Task prompt
Write out, word for word, every line from the one containing "return (b < 4) ? 8 : 9;" through the final line of the records.

Stored records
........

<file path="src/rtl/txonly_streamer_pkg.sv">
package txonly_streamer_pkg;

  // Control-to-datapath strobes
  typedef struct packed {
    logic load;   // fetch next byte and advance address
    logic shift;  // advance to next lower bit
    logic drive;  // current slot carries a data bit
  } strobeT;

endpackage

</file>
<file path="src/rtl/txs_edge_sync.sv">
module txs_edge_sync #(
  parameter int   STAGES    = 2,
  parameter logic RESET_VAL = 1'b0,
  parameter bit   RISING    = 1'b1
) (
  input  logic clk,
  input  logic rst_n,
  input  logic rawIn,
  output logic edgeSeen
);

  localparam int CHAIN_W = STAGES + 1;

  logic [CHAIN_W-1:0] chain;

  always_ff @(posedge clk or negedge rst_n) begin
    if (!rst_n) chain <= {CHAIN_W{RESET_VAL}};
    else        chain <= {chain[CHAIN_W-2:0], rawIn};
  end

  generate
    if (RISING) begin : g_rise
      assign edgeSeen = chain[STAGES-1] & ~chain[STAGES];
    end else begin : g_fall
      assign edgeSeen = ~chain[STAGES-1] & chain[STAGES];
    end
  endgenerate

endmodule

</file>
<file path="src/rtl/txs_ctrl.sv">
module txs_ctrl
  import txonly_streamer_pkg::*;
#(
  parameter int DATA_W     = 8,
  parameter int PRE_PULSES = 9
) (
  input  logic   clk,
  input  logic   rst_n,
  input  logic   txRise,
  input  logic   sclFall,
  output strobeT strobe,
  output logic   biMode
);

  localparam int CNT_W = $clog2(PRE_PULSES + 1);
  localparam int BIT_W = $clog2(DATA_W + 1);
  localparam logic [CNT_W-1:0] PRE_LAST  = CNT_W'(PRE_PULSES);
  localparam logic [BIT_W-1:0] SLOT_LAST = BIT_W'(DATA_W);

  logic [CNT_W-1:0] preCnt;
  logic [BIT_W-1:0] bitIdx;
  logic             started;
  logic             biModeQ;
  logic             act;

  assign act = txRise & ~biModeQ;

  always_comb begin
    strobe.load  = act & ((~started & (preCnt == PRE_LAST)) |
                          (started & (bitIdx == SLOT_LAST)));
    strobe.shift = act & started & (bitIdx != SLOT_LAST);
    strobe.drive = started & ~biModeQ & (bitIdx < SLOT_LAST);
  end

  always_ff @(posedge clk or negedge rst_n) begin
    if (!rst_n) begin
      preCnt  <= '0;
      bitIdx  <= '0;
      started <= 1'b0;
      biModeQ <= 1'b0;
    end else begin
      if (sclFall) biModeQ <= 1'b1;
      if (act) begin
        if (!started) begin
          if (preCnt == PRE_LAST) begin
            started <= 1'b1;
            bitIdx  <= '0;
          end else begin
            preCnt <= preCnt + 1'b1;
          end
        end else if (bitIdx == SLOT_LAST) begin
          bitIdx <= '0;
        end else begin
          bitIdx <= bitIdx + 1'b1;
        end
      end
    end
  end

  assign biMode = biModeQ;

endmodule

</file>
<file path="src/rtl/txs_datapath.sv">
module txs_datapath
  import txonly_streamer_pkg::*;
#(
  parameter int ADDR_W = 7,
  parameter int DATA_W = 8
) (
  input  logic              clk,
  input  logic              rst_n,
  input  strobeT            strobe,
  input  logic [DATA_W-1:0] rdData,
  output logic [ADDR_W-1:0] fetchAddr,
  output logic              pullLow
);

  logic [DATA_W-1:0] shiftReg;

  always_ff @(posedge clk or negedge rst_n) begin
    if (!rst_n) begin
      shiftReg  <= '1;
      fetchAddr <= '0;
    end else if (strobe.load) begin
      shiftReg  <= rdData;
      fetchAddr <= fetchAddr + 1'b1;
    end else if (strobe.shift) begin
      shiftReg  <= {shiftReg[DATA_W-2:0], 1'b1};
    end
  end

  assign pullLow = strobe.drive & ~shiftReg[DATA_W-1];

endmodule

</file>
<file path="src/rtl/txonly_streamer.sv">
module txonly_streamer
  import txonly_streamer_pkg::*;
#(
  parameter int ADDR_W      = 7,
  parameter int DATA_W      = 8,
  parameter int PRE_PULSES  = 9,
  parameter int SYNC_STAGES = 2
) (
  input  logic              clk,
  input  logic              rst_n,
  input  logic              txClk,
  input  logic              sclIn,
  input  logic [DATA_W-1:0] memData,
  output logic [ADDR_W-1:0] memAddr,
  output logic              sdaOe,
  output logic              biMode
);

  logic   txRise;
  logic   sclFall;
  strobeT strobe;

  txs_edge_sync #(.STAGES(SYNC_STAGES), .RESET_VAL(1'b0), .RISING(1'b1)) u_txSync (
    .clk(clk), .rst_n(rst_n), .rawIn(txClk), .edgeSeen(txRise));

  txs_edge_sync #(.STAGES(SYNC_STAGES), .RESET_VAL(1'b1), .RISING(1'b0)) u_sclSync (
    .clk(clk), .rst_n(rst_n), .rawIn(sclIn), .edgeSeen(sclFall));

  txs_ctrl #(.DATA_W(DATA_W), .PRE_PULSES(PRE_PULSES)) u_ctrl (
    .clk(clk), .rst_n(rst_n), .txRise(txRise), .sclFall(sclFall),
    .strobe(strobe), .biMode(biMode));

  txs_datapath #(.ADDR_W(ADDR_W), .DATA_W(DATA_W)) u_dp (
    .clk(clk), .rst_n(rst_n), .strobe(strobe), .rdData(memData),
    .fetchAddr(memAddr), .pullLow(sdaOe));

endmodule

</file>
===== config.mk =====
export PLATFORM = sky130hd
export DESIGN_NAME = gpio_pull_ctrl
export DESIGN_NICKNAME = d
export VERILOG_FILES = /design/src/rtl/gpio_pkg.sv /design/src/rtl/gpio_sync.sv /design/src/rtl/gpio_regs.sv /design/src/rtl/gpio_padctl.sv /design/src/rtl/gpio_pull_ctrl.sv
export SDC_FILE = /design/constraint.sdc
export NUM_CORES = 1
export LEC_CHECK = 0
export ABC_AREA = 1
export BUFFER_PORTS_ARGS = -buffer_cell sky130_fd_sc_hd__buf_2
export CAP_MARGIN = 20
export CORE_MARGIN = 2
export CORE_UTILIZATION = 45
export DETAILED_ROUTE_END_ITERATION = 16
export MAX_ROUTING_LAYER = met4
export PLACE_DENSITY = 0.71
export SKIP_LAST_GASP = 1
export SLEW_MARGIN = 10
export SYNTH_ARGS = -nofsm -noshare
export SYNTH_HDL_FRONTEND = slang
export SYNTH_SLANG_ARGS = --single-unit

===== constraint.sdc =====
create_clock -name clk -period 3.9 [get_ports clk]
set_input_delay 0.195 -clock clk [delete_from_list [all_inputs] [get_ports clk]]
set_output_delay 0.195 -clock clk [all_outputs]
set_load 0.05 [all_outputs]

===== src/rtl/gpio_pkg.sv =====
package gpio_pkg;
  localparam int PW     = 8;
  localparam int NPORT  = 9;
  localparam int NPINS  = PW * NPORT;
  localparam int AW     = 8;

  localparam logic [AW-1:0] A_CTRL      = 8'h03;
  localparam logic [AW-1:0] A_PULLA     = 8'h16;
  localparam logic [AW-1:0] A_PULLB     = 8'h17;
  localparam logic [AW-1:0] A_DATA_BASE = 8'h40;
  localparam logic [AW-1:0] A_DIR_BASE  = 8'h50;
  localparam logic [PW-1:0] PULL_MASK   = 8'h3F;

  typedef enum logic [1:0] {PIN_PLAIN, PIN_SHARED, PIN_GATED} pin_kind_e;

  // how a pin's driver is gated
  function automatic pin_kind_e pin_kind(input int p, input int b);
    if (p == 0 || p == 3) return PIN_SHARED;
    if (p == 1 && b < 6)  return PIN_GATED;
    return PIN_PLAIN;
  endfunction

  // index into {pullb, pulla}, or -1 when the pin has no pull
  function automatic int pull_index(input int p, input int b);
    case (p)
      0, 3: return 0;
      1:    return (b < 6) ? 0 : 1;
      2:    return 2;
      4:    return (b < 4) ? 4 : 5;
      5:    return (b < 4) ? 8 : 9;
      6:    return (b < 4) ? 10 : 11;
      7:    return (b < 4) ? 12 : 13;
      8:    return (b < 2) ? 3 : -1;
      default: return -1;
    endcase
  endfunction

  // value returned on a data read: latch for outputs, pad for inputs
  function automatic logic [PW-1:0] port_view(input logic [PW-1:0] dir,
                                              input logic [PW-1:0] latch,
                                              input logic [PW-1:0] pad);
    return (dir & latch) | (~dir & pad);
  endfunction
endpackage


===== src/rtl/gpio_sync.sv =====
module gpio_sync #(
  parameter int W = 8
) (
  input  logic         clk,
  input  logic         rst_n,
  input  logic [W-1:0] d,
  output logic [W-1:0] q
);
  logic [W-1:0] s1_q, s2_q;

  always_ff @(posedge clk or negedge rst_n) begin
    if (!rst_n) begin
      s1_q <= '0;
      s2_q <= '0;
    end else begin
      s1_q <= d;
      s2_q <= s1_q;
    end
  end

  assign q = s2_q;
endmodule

........

Answer section
      5:    return (b < 4) ? 8 : 9;
      6:    return (b < 4) ? 10 : 11;
      7:    return (b < 4) ? 12 : 13;
      8:    return (b < 2) ? 3 : -1;
      default: return -1;
    endcase
  endfunction

  // value returned on a data read: latch for outputs, pad for inputs
  function automatic logic [PW-1:0] port_view(input logic [PW-1:0] dir,
                                              input logic [PW-1:0] latch,
                                              input logic [PW-1:0] pad);
    return (dir & latch) | (~dir & pad);
  endfunction
endpackage


===== src/rtl/gpio_sync.sv =====
module gpio_sync #(
  parameter int W = 8
) (
  input  logic         clk,
  input  logic         rst_n,
  input  logic [W-1:0] d,
  output logic [W-1:0] q
);
  logic [W-1:0] s1_q, s2_q;

  always_ff @(posedge clk or negedge rst_n) begin
    if (!rst_n) begin
      s1_q <= '0;
      s2_q <= '0;
    end else begin
      s1_q <= d;
      s2_q <= s1_q;
    end
  end

  assign q = s2_q;
endmodule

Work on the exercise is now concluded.